Examples of contexts where predictive validity is relevant include the following:
- Scores on a foreign language aptitude measure given at the beginning of an immersion course are used to predict scores on a fluency exam administered at the end of the program.
- Scores on an employment measure administered to new employees at the time of hire are used to predict end-of-quarter job performance ratings from a supervisor.
The primary reason that predictive validity is of interest to users is that a concurrent criterion measure may not be available at the point in time at which decisions must be made. For example, it is not possible to evaluate a student's first-year college success at the time he or she is submitting college applications. Therefore, a measure that is able to correctly identify individuals who are likely to succeed in college at the time of application is a highly desirable tool for admissions counselors.
Before users can make decisions based on scores from a new measure designed to predict future outcomes reliably, they must have evidence that there is a strong relationship between the scores on the measure and the ultimate performance of interest. Such evidence can be obtained through a predictive validation study. In such a study, the new measure is administered to a sample of individuals [Page 1077]that is representative of the group for whom the measure is intended to be used. Next, researchers must allow enough time to pass for the behavior being predicted to occur. Once it has occurred, an already existing criterion measure is administered to the sample. The strength of the relationship between scores on the new measure and the scores on the criterion measure indicates the degree of predictive validity of the new measure.
The results of a predictive validation study are typically evaluated in one of two ways depending on the level of measurement of the scores from the two measures. In the case when both sets of scores are continuous, the degree of predictive validity is established via a correlation coefficient, usually the Pearson product-moment correlation coefficient. The correlation coefficient between the two sets of scores is also known as the validity coefficient. The validity coefficient can range from–1 to + 1; large coefficients close to 1 in absolute value indicate high predictive validity of the new measure.

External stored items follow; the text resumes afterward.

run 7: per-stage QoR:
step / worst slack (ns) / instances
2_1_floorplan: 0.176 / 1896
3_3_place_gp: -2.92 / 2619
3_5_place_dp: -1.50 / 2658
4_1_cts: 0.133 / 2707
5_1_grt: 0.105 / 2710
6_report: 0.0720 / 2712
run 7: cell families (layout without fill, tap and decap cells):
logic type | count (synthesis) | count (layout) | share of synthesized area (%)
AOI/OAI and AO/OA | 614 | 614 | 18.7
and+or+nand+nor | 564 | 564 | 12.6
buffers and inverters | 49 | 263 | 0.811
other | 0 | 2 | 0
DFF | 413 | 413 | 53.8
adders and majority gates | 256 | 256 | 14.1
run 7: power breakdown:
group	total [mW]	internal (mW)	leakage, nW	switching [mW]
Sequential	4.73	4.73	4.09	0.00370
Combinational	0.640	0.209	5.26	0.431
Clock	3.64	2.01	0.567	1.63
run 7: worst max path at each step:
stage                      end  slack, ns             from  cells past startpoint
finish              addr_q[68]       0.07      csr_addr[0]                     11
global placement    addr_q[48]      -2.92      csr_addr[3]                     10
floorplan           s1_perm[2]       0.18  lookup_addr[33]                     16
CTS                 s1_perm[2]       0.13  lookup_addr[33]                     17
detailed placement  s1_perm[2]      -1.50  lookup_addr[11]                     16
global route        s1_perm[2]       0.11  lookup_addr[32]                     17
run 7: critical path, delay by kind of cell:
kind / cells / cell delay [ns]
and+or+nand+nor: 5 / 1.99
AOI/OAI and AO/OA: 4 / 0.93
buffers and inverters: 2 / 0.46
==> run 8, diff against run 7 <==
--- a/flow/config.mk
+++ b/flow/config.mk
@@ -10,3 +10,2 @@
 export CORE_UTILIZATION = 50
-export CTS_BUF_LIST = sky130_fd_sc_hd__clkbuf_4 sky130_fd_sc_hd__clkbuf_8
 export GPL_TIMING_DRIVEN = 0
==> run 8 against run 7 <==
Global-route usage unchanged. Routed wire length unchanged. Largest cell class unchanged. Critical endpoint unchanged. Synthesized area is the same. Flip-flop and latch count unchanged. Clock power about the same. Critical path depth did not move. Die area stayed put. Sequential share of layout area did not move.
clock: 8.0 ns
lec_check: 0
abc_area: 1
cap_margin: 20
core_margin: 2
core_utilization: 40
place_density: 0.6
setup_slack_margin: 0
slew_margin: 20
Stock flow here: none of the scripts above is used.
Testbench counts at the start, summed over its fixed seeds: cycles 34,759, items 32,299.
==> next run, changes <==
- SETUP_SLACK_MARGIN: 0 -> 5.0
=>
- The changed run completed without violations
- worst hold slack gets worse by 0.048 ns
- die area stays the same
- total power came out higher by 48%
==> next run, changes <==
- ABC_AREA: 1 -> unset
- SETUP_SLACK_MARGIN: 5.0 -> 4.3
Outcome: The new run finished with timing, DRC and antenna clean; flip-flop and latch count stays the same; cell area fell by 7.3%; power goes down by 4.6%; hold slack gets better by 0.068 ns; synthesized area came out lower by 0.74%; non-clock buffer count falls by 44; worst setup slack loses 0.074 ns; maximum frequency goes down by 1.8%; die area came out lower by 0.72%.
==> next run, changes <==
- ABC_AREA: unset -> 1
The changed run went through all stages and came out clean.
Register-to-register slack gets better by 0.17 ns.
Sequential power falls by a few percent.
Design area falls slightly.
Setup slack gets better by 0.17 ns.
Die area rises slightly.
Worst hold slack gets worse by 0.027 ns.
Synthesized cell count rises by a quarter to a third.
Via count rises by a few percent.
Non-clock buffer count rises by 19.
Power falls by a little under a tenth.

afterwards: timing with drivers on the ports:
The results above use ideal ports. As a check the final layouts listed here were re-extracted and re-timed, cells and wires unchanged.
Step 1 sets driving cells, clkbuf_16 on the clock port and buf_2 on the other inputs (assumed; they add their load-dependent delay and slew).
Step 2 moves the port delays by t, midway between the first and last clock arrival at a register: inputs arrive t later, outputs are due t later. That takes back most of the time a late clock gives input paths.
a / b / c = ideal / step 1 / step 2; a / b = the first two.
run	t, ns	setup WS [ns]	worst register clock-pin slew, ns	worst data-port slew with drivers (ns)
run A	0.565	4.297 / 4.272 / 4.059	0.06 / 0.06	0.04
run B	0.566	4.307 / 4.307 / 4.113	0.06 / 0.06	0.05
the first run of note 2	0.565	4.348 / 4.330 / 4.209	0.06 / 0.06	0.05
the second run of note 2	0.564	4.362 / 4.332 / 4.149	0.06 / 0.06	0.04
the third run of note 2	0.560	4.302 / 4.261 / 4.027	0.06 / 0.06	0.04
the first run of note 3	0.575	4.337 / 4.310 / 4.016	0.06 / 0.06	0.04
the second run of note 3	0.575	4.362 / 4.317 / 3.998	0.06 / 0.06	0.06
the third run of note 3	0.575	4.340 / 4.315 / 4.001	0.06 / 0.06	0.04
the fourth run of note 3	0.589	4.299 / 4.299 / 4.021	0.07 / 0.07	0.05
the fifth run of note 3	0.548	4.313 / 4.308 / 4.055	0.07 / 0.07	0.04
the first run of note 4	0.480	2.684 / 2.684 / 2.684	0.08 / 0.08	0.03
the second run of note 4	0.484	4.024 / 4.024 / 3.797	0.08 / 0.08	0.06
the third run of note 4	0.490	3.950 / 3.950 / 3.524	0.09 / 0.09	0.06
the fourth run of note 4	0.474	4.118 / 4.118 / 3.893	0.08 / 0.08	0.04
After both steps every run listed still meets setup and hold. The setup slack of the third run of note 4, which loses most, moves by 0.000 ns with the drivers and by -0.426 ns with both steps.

Figure 1 displays hypothetical results of a predictive validation study reflecting a validity coefficient of.93. The predictive validity of the aptitude measure is quite satisfactory because the aptitude measure scores correlate highly with the final exam scores collected at the end of the program; simply put, individuals scoring well on the aptitude measure later score well on the final exam.
In the case when the outcomes on both measures are classifications of individuals, coefficients of classification agreement are typically used, which are variations of correlation coefficients for categorical data. Evidence of high predictive validity is obtained when the classifications based on the new measure tend to agree with classifications based on the criterion measure.
Table 1 displays hypothetical data for a predictive validation study reflecting a classification consistency of 91%. The predictive validity of the employment measure is high because the resulting classification aligns well with the supervisor's job performance rating in almost all cases; simply put, the outcome of the measure predicts well the rating of the supervisor.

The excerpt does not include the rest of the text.